(Records from a data collection)
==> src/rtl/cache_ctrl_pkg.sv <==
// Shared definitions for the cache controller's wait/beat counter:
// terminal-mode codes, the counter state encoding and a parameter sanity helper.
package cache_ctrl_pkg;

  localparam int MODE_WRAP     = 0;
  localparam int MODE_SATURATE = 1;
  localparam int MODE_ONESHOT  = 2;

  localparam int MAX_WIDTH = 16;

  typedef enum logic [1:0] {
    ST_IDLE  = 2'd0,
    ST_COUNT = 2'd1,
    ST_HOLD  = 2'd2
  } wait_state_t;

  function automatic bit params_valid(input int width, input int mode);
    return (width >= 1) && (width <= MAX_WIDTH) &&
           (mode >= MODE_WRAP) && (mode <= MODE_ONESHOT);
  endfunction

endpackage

--

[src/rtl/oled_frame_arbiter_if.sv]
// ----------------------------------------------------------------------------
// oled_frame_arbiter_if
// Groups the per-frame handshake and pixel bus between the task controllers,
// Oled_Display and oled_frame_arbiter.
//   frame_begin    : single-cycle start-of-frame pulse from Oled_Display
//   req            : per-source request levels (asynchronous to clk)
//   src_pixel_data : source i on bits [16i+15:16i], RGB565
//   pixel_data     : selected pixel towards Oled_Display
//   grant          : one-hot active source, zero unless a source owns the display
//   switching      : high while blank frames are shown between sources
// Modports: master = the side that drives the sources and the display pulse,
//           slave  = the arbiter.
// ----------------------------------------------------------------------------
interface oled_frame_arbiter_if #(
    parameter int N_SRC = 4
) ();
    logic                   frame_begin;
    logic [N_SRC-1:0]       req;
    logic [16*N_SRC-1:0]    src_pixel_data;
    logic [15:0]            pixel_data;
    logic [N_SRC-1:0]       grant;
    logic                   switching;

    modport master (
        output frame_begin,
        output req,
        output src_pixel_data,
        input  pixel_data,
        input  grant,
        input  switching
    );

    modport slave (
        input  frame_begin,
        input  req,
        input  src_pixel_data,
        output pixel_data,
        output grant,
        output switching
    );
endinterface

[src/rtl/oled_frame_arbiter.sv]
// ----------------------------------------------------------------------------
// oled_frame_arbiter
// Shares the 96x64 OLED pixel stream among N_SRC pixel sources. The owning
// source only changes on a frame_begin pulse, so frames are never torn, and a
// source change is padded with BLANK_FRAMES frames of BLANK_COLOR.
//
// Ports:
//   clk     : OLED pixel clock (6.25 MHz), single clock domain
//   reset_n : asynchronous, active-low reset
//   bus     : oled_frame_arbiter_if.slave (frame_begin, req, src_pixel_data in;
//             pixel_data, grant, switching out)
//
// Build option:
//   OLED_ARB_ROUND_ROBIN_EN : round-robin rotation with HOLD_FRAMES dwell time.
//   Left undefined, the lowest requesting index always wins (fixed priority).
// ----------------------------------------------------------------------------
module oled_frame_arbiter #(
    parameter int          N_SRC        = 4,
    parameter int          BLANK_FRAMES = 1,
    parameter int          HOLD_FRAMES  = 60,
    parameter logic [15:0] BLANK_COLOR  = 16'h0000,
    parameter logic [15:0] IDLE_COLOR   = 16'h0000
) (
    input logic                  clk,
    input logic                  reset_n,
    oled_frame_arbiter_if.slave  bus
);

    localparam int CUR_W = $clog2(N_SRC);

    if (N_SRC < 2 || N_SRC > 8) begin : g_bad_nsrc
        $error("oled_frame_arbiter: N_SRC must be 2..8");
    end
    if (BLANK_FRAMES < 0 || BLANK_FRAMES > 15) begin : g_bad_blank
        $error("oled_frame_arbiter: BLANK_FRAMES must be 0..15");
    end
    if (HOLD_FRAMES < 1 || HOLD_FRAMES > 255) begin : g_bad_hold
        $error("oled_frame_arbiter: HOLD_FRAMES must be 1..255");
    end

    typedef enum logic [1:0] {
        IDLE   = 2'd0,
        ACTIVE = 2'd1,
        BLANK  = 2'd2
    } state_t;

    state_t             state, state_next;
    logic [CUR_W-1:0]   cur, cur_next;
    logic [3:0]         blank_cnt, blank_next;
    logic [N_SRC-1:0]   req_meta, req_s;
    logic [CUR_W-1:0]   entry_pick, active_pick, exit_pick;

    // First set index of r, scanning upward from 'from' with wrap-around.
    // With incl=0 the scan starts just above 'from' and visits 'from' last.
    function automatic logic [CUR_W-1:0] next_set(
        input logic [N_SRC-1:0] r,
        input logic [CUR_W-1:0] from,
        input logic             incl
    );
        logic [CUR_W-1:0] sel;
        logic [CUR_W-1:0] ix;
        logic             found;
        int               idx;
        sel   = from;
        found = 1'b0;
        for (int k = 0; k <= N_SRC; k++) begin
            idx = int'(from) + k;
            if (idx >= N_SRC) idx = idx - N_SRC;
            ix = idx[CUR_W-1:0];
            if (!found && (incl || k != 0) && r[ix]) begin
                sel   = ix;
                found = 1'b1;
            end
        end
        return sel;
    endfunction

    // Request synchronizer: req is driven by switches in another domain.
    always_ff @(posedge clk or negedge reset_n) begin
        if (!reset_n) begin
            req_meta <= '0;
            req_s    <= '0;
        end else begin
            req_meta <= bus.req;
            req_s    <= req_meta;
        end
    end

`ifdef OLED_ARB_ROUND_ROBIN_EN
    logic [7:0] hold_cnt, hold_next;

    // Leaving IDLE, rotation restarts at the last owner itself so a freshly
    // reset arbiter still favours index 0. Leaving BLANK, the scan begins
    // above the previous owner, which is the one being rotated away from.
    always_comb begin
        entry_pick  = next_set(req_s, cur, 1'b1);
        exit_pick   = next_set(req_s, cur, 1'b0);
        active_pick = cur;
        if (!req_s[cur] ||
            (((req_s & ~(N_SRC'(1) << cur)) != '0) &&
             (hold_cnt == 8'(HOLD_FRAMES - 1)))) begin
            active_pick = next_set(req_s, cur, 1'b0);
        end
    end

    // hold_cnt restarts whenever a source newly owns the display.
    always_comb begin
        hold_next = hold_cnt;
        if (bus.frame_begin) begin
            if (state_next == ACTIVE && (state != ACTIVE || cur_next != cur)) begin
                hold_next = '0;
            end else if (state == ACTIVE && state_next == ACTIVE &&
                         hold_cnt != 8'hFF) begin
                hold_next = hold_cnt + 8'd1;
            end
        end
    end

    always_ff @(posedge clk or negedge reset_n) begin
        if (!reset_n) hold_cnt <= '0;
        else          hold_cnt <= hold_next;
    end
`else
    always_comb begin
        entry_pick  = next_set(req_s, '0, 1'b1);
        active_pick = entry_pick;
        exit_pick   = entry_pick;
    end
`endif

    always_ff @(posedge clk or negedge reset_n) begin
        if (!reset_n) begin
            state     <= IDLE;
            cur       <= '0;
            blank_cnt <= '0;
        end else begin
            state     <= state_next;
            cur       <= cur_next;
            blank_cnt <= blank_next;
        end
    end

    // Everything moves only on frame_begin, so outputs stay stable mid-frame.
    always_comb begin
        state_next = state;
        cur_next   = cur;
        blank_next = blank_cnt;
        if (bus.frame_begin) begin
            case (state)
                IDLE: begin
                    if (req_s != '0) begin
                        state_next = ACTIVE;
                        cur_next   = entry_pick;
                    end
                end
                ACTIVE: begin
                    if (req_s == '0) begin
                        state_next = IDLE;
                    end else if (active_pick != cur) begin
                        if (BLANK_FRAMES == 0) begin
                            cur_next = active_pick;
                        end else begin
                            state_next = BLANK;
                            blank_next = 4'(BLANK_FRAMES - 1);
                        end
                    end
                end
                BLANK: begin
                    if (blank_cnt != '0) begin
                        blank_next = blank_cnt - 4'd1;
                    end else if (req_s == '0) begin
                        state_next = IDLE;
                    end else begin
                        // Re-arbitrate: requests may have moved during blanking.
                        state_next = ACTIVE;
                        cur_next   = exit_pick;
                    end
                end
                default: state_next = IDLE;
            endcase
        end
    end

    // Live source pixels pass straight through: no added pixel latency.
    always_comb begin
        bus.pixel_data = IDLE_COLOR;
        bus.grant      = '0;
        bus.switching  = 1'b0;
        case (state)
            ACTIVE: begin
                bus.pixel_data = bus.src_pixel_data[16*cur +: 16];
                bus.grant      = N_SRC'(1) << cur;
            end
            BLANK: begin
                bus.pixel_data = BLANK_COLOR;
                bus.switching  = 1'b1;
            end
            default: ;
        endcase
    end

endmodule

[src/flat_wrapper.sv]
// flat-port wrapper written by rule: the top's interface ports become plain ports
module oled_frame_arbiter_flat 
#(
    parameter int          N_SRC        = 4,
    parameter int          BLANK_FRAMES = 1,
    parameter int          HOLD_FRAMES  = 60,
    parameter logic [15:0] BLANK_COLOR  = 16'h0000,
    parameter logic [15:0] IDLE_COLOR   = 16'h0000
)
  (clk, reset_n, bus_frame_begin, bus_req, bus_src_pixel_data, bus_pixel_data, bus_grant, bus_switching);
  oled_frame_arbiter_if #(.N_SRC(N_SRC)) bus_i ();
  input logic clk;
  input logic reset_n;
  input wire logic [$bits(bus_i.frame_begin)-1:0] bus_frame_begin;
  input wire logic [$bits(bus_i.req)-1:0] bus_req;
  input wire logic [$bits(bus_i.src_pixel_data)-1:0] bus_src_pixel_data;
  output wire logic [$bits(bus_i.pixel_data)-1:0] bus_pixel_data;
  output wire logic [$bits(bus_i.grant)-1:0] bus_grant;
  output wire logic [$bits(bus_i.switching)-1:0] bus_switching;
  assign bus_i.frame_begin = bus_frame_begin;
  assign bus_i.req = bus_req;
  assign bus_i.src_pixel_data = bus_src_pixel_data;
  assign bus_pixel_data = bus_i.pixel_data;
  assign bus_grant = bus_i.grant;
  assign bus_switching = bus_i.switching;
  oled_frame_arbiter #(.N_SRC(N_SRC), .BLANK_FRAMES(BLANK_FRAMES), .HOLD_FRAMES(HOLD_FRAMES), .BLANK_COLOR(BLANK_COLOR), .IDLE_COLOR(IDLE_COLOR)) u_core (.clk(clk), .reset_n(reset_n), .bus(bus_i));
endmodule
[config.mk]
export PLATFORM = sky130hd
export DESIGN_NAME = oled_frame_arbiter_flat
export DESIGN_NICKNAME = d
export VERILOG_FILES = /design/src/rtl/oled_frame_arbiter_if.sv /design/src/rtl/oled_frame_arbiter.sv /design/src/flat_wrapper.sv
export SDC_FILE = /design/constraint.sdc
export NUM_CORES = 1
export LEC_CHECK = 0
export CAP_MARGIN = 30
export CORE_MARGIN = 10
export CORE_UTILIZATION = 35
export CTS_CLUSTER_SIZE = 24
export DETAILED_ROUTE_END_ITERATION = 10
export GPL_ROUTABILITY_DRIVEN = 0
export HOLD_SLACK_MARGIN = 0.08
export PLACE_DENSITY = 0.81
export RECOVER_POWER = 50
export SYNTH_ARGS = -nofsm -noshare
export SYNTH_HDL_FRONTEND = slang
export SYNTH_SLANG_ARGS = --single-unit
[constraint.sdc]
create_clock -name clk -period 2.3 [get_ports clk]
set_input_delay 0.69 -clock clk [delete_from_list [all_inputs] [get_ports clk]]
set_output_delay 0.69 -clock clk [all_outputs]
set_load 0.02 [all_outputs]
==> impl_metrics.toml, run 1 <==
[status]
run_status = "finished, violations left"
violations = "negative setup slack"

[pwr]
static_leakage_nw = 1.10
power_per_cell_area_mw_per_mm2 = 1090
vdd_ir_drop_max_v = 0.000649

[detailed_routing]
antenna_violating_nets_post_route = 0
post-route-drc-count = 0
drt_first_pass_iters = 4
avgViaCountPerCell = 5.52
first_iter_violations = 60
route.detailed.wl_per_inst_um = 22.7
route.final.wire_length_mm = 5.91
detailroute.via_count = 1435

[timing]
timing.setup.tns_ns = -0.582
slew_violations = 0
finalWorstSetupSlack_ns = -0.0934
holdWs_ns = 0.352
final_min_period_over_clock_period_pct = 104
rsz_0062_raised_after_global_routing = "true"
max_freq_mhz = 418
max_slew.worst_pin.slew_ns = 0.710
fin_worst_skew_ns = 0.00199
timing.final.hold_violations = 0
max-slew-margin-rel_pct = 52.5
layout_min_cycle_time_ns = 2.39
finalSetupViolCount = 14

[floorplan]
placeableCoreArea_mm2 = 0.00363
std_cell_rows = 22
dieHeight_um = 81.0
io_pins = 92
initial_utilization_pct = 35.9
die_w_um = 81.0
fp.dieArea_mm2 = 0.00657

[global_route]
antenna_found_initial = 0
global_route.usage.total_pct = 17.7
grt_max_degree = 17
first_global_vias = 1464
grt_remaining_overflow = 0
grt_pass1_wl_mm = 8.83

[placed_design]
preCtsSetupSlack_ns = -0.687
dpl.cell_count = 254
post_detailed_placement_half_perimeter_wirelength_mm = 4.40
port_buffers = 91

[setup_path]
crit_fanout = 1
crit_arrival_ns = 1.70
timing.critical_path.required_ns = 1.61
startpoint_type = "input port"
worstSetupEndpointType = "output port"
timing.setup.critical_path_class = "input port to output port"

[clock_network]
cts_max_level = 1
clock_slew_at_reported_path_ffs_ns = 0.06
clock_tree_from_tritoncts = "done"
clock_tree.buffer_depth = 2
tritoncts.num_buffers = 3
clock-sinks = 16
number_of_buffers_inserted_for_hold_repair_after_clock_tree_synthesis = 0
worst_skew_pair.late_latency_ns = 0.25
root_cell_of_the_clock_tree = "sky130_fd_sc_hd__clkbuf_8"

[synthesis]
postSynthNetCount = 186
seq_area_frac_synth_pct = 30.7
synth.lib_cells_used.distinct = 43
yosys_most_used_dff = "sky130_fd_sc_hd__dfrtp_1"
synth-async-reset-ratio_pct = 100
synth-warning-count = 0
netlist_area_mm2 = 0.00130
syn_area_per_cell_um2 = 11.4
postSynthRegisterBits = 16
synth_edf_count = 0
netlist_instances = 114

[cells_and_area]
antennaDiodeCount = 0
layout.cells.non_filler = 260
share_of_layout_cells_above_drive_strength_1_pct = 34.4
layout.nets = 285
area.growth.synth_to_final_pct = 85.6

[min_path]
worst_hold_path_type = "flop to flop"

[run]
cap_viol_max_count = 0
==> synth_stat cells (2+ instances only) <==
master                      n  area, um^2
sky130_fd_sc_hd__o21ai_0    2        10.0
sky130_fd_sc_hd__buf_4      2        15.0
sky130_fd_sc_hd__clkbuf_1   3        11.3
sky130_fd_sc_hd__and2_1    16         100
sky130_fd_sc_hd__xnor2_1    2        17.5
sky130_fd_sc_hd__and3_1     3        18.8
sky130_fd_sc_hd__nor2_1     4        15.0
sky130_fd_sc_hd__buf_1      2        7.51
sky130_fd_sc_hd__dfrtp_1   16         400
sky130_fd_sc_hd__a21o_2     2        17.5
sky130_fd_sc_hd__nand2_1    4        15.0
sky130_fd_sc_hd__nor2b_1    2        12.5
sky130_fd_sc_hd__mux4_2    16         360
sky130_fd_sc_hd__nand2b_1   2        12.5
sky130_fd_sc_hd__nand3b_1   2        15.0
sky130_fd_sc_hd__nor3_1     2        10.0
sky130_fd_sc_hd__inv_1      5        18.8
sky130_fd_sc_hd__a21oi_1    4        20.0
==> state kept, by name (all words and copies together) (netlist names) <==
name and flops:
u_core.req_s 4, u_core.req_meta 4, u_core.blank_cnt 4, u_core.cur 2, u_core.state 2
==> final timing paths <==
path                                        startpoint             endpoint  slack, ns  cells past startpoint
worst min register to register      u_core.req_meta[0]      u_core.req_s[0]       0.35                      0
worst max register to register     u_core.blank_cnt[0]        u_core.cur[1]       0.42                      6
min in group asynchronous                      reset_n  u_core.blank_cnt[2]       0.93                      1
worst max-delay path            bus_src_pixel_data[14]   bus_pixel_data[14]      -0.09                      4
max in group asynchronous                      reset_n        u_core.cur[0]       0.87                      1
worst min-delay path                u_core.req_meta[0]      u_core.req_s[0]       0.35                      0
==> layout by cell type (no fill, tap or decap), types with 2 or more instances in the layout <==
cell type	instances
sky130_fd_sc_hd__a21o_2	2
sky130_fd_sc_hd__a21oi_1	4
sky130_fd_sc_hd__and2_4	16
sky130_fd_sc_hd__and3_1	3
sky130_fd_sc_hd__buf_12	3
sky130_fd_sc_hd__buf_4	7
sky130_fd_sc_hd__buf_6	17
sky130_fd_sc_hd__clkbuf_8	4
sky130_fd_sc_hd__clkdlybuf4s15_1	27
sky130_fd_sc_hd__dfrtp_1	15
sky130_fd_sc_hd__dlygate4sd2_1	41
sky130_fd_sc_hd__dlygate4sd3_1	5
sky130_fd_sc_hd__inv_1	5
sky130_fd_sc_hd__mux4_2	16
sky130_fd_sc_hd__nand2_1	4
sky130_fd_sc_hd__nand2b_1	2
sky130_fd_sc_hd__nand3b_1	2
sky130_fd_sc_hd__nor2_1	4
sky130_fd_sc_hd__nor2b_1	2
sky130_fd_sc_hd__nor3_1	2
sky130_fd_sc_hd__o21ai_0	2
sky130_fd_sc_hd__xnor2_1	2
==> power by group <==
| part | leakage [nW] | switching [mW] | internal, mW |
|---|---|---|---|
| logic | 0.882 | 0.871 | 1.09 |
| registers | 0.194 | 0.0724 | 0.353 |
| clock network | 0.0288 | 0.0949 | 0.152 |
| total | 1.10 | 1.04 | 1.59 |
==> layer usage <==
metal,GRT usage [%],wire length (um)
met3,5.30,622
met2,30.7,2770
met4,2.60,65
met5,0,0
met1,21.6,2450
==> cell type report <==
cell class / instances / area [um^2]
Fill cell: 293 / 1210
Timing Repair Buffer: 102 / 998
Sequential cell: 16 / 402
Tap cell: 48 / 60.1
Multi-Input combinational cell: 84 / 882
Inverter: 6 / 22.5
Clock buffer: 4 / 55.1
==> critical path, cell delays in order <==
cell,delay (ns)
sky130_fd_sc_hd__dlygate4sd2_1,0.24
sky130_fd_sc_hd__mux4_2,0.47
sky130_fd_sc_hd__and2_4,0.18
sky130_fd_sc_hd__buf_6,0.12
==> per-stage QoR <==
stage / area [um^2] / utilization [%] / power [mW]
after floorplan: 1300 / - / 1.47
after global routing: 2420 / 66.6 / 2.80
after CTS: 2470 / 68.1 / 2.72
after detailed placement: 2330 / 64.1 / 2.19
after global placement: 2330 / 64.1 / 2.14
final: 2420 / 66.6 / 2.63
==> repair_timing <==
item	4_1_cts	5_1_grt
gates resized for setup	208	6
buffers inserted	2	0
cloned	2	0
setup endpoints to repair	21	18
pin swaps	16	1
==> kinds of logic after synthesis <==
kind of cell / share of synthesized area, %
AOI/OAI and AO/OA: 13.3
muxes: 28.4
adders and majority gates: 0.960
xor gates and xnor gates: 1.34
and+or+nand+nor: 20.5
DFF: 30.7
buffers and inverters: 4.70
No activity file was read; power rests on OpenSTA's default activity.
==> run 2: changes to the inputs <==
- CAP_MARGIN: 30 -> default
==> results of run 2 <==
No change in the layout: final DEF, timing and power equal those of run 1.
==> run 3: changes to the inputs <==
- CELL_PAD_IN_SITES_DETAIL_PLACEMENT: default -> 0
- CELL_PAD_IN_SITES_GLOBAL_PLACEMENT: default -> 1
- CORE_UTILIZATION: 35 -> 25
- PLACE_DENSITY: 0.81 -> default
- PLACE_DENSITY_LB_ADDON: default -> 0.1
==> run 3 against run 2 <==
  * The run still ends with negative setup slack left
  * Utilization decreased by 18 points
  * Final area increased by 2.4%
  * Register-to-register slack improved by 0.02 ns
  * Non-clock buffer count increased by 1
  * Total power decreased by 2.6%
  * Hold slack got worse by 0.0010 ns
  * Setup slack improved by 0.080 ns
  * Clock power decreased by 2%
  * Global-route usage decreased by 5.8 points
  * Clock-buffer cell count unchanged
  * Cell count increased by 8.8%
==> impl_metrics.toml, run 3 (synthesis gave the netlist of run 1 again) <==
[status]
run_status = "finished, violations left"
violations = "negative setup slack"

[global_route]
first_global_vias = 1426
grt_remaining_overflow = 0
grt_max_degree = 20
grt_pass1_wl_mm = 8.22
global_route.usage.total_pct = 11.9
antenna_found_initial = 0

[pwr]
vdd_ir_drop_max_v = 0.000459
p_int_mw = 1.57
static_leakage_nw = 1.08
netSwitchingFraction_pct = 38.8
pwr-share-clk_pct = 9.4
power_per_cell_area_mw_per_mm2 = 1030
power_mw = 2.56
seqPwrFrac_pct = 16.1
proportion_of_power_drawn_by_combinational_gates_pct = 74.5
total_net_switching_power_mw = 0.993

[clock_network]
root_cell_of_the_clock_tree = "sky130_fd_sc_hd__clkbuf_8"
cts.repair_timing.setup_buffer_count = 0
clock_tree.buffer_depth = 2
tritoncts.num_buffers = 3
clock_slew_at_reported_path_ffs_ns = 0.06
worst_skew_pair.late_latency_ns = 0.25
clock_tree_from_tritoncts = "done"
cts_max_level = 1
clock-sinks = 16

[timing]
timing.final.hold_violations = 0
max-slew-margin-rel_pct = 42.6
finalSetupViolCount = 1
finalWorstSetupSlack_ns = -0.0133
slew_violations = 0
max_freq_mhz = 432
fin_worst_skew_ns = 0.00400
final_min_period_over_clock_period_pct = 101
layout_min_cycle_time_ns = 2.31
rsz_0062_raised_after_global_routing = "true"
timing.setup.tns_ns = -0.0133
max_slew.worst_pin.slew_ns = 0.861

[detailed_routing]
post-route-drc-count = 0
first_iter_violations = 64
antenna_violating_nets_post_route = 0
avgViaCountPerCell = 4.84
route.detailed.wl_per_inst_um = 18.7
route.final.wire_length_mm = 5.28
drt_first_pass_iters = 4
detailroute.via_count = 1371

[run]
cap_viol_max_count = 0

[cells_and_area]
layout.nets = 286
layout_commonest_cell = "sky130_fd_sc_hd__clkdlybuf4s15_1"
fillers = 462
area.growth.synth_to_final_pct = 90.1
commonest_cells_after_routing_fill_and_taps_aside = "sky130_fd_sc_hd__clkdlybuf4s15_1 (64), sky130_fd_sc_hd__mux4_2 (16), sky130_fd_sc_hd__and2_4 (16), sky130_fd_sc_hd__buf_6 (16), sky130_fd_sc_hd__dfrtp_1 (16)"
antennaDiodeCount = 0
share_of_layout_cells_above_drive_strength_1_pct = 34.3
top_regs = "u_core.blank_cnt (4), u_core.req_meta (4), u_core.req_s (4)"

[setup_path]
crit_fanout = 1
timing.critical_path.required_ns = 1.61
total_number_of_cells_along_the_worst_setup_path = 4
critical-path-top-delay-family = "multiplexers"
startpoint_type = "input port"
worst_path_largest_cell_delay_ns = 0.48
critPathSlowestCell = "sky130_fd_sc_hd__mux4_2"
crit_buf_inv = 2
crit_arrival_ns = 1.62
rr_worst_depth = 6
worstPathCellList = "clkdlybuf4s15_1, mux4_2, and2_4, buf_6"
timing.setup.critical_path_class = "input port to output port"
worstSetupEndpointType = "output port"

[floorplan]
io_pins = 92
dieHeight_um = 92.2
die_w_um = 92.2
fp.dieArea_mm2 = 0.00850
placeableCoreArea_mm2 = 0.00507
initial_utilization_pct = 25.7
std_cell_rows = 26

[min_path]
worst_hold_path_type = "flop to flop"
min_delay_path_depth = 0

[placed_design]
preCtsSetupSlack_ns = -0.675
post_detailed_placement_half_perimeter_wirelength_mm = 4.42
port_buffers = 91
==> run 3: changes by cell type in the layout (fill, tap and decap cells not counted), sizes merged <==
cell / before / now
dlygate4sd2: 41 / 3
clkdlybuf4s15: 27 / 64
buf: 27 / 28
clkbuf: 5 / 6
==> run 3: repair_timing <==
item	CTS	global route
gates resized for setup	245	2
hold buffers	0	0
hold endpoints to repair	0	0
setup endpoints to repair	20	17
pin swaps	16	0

Exercise requirements - Lines above with the word "restarts" should be counted, and the reply is that count alone.

Result below - 2